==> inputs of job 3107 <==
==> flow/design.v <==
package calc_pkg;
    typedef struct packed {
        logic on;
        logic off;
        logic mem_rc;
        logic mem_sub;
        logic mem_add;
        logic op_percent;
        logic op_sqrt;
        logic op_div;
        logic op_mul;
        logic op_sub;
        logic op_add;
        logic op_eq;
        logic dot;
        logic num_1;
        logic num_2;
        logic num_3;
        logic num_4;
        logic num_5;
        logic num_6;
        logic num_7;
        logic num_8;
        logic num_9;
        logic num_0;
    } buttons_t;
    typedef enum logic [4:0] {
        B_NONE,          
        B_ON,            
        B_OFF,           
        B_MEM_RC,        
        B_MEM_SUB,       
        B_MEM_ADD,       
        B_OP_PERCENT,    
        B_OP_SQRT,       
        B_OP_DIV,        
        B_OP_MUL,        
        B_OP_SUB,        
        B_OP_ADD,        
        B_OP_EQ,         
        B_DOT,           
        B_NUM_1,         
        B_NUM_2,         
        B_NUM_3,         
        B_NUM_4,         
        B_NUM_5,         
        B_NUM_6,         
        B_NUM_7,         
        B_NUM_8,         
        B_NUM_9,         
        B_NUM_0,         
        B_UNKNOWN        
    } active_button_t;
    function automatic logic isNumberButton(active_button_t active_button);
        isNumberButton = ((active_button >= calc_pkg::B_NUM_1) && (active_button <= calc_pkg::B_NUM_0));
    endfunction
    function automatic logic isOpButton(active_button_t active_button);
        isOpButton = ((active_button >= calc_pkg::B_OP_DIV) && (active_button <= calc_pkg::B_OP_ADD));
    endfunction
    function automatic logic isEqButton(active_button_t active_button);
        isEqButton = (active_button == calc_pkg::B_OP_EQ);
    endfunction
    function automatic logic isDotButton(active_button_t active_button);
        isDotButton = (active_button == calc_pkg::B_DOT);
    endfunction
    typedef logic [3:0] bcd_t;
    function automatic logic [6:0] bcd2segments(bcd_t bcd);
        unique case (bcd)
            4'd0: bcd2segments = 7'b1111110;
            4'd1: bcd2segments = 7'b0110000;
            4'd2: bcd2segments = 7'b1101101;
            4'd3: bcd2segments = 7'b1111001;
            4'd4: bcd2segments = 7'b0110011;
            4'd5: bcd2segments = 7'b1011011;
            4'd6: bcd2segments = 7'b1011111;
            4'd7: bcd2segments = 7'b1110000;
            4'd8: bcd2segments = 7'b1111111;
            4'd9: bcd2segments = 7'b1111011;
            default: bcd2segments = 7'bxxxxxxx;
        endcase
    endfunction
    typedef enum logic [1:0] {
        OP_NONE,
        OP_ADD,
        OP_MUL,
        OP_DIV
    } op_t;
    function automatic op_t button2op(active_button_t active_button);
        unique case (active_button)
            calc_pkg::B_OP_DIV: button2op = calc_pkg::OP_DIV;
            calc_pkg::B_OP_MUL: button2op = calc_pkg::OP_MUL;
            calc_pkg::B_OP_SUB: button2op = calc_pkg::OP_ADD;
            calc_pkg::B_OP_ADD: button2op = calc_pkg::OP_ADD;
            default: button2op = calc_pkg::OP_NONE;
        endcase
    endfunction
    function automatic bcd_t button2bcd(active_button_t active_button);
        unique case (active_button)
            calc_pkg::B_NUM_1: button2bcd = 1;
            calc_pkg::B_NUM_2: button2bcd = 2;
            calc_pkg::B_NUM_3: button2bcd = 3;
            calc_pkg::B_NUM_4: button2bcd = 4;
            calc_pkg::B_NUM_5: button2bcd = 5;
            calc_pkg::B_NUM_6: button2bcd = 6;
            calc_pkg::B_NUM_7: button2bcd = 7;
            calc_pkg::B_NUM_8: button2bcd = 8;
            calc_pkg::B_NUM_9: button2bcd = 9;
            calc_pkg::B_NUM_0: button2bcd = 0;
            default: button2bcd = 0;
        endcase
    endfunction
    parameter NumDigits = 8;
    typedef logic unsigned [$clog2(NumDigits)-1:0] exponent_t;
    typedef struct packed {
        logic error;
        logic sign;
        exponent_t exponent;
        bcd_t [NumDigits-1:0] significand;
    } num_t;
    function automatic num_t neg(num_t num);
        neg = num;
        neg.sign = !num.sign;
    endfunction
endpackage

* * *

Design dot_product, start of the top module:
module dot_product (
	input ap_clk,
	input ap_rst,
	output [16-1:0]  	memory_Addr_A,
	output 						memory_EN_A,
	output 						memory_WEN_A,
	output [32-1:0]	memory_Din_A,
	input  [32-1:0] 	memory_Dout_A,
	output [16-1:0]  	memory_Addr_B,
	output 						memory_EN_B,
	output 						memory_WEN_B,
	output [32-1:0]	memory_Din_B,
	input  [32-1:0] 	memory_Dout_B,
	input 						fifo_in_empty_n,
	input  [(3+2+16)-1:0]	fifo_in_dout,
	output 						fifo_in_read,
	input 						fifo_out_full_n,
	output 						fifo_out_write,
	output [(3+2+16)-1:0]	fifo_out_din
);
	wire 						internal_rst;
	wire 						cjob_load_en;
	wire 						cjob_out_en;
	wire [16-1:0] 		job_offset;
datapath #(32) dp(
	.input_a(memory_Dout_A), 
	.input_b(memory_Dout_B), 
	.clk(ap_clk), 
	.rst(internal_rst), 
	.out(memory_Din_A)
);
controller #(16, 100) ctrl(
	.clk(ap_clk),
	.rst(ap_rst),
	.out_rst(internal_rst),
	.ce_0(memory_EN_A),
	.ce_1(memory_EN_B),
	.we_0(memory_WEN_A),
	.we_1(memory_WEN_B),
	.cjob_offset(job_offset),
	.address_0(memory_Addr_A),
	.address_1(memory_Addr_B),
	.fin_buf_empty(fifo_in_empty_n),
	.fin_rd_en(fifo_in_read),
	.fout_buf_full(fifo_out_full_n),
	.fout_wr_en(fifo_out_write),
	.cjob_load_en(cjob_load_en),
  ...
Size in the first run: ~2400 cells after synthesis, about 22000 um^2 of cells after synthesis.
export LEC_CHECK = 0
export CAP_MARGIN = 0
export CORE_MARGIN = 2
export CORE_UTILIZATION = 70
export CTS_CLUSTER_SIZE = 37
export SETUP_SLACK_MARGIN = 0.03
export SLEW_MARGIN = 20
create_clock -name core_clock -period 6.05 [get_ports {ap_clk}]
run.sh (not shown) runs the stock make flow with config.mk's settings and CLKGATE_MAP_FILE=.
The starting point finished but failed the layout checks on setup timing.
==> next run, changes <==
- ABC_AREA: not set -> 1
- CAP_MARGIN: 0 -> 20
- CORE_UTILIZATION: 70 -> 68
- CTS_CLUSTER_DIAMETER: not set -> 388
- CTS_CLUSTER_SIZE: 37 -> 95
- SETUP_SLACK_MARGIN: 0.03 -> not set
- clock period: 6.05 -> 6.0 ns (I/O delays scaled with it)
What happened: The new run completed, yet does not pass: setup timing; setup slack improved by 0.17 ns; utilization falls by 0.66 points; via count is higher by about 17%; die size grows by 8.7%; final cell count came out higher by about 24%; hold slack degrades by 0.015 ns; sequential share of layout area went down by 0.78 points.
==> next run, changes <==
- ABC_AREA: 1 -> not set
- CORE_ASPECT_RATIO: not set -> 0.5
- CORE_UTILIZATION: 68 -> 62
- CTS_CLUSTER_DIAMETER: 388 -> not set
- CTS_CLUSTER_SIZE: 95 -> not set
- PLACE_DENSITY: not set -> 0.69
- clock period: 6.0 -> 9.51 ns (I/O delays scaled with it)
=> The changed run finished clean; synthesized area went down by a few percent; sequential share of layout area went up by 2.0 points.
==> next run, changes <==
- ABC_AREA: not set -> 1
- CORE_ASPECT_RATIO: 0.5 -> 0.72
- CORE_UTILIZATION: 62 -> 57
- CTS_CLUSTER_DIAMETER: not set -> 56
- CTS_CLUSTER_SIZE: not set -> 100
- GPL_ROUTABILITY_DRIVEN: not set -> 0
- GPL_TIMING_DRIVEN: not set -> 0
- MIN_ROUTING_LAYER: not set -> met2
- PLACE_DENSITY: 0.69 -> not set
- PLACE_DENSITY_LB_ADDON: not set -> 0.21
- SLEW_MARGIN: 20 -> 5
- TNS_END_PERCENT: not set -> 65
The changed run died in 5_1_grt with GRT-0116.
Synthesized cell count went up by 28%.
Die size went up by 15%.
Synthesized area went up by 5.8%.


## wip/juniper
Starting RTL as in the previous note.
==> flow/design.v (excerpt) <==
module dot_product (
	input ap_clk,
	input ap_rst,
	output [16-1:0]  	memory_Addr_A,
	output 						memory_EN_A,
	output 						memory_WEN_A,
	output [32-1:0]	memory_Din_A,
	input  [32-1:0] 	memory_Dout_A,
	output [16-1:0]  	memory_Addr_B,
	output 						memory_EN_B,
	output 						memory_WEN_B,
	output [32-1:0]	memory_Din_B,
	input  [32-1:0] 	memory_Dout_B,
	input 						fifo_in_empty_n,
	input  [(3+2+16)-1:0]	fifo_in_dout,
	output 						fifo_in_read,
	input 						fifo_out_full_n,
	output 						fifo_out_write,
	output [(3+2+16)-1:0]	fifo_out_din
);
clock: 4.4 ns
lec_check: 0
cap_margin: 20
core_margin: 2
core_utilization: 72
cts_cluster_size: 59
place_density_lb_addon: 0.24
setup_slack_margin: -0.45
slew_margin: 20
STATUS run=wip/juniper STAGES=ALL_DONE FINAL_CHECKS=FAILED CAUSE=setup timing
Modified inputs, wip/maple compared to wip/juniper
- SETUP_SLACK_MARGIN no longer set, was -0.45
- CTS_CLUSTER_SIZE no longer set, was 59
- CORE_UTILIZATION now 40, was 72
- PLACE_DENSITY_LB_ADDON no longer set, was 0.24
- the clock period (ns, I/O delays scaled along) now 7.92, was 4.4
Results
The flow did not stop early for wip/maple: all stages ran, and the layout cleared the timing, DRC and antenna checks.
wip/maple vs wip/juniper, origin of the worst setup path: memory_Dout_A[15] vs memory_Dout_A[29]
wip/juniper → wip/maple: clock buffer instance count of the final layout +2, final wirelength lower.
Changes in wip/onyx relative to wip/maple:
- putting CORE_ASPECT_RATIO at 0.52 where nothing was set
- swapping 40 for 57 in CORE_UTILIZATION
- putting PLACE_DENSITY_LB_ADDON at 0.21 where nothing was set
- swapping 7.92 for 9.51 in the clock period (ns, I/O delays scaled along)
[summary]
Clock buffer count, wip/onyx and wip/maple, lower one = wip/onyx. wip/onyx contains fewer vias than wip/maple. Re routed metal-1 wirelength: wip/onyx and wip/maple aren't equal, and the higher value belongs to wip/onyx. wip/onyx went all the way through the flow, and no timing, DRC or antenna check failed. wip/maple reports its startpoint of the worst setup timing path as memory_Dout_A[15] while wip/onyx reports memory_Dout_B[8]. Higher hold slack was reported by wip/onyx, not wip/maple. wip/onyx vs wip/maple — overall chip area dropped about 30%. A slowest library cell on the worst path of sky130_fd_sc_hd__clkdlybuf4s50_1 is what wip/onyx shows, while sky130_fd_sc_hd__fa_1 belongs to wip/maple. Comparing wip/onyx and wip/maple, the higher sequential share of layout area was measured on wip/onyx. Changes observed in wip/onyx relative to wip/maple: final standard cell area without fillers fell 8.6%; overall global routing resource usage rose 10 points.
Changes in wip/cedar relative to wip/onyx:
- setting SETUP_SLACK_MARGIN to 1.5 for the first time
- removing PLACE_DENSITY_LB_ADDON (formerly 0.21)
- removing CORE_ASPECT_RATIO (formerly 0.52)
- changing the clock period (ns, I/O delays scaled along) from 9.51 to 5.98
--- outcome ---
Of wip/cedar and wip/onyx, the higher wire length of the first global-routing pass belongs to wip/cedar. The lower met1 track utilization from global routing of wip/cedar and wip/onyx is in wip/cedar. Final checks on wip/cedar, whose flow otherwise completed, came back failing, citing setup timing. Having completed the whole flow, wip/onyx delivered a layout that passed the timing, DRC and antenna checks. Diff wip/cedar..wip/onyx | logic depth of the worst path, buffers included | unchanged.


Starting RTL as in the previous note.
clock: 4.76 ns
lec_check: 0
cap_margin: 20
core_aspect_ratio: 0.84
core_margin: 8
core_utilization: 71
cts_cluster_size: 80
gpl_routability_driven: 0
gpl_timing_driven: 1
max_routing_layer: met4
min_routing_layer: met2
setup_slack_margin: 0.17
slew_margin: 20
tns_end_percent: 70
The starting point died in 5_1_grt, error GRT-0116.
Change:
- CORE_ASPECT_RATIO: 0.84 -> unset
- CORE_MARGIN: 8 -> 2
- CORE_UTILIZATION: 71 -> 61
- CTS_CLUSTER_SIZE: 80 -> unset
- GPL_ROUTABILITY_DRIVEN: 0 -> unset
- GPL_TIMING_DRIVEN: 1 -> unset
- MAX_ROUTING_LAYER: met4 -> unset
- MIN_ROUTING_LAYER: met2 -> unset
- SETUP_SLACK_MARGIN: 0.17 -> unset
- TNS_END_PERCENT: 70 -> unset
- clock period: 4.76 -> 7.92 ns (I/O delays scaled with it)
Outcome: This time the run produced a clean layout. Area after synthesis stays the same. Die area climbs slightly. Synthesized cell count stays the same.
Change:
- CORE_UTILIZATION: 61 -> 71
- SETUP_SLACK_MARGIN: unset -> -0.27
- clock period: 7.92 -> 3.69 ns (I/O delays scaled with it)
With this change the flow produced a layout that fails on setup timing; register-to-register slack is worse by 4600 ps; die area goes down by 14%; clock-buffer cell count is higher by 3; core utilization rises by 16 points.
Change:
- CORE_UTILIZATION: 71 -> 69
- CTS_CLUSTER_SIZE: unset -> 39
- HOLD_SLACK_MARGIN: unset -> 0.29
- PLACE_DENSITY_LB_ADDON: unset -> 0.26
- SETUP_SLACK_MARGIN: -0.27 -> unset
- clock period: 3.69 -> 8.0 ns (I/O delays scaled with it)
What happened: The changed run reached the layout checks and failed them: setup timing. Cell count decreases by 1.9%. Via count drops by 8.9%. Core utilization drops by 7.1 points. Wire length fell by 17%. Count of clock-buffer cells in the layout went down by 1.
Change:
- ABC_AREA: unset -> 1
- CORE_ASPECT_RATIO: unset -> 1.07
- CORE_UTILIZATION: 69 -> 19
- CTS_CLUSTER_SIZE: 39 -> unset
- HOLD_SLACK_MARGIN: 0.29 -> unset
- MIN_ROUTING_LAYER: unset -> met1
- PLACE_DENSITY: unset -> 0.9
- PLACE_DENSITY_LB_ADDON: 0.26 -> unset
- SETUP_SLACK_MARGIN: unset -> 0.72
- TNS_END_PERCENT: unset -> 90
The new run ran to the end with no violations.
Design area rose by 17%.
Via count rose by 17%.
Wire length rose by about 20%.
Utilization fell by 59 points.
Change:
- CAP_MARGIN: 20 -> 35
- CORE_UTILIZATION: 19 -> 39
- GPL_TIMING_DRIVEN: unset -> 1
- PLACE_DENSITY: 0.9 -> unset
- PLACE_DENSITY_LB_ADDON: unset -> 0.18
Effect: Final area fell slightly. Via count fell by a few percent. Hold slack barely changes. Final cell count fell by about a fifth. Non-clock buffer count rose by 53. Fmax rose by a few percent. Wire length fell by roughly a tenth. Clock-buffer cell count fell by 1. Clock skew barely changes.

...

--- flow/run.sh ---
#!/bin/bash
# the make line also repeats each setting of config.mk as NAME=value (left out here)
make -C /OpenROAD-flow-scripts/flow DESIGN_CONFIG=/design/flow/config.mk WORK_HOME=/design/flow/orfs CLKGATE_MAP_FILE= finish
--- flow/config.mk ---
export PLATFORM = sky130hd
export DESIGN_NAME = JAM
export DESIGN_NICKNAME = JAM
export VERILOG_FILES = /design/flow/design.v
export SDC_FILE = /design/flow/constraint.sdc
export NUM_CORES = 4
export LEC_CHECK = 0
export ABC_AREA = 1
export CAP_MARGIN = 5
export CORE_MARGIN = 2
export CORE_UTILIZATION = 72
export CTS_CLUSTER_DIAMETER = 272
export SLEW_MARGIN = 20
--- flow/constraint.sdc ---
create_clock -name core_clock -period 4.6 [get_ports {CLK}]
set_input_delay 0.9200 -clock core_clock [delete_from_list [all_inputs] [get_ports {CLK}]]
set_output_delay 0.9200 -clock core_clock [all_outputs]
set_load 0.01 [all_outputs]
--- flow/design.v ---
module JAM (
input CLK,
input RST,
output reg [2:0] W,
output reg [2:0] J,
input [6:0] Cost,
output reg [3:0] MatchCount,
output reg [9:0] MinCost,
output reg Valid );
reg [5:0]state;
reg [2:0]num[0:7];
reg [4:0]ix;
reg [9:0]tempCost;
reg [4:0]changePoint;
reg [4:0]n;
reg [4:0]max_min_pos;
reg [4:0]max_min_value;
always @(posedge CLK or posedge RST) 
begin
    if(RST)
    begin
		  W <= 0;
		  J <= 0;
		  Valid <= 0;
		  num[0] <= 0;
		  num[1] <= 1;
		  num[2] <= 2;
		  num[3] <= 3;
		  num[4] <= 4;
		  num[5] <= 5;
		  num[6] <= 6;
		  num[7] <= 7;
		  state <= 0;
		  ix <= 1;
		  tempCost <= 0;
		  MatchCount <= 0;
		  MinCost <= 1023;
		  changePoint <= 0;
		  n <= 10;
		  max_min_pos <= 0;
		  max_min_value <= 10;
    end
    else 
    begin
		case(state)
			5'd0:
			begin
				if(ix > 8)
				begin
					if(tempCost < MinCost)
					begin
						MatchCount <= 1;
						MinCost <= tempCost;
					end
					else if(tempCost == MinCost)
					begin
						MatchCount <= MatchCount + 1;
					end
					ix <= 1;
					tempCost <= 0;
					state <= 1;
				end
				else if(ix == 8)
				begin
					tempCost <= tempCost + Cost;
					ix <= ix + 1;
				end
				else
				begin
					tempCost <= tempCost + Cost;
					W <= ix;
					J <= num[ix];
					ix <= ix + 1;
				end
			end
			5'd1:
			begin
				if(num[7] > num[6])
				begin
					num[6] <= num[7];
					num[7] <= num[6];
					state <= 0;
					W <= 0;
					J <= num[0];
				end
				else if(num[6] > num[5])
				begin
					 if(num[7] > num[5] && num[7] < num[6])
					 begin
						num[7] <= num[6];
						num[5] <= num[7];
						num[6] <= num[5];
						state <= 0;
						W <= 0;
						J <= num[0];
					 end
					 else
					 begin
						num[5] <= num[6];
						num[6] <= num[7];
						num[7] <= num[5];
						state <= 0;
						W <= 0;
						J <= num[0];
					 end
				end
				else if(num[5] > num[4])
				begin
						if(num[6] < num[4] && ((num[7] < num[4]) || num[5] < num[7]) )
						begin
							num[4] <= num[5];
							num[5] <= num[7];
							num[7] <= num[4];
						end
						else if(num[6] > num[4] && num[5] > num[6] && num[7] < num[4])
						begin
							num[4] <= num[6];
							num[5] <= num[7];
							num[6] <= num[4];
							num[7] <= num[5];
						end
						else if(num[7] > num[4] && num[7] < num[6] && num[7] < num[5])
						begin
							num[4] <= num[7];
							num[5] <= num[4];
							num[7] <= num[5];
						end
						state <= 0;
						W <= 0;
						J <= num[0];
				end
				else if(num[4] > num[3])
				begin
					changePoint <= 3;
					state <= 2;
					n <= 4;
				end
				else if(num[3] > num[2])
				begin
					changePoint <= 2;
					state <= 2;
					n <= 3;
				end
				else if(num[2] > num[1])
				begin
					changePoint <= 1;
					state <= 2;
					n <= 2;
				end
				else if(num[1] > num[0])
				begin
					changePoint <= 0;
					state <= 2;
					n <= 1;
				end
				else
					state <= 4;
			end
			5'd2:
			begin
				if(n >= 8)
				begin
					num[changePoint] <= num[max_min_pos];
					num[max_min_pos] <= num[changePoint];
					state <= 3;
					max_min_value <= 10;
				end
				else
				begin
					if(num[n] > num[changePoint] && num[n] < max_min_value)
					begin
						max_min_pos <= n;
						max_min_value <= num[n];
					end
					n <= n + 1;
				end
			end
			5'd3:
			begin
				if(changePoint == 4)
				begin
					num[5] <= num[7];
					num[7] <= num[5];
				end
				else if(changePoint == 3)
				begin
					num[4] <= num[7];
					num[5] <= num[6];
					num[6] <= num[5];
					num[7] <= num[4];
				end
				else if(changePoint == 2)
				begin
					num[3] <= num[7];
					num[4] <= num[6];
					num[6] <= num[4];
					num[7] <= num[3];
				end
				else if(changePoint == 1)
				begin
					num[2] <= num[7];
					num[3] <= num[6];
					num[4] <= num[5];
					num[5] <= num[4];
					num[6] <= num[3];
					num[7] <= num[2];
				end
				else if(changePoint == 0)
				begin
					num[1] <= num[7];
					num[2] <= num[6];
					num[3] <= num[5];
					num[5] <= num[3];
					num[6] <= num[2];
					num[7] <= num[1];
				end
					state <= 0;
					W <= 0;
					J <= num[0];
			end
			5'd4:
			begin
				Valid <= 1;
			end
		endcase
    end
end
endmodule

#### BRIEF:
The required output is every line above from the one with "inputs of job" down to the one with "function automatic logic isDotButton(active_button_t", restated word for word, ends included.

#### EXERCISE RESPONSE:
==> inputs of job 3107 <==
==> flow/design.v <==
package calc_pkg;
    typedef struct packed {
        logic on;
        logic off;
        logic mem_rc;
        logic mem_sub;
        logic mem_add;
        logic op_percent;
        logic op_sqrt;
        logic op_div;
        logic op_mul;
        logic op_sub;
        logic op_add;
        logic op_eq;
        logic dot;
        logic num_1;
        logic num_2;
        logic num_3;
        logic num_4;
        logic num_5;
        logic num_6;
        logic num_7;
        logic num_8;
        logic num_9;
        logic num_0;
    } buttons_t;
    typedef enum logic [4:0] {
        B_NONE,          
        B_ON,            
        B_OFF,           
        B_MEM_RC,        
        B_MEM_SUB,       
        B_MEM_ADD,       
        B_OP_PERCENT,    
        B_OP_SQRT,       
        B_OP_DIV,        
        B_OP_MUL,        
        B_OP_SUB,        
        B_OP_ADD,        
        B_OP_EQ,         
        B_DOT,           
        B_NUM_1,         
        B_NUM_2,         
        B_NUM_3,         
        B_NUM_4,         
        B_NUM_5,         
        B_NUM_6,         
        B_NUM_7,         
        B_NUM_8,         
        B_NUM_9,         
        B_NUM_0,         
        B_UNKNOWN        
    } active_button_t;
    function automatic logic isNumberButton(active_button_t active_button);
        isNumberButton = ((active_button >= calc_pkg::B_NUM_1) && (active_button <= calc_pkg::B_NUM_0));
    endfunction
    function automatic logic isOpButton(active_button_t active_button);
        isOpButton = ((active_button >= calc_pkg::B_OP_DIV) && (active_button <= calc_pkg::B_OP_ADD));
    endfunction
    function automatic logic isEqButton(active_button_t active_button);
        isEqButton = (active_button == calc_pkg::B_OP_EQ);
    endfunction
    function automatic logic isDotButton(active_button_t active_button);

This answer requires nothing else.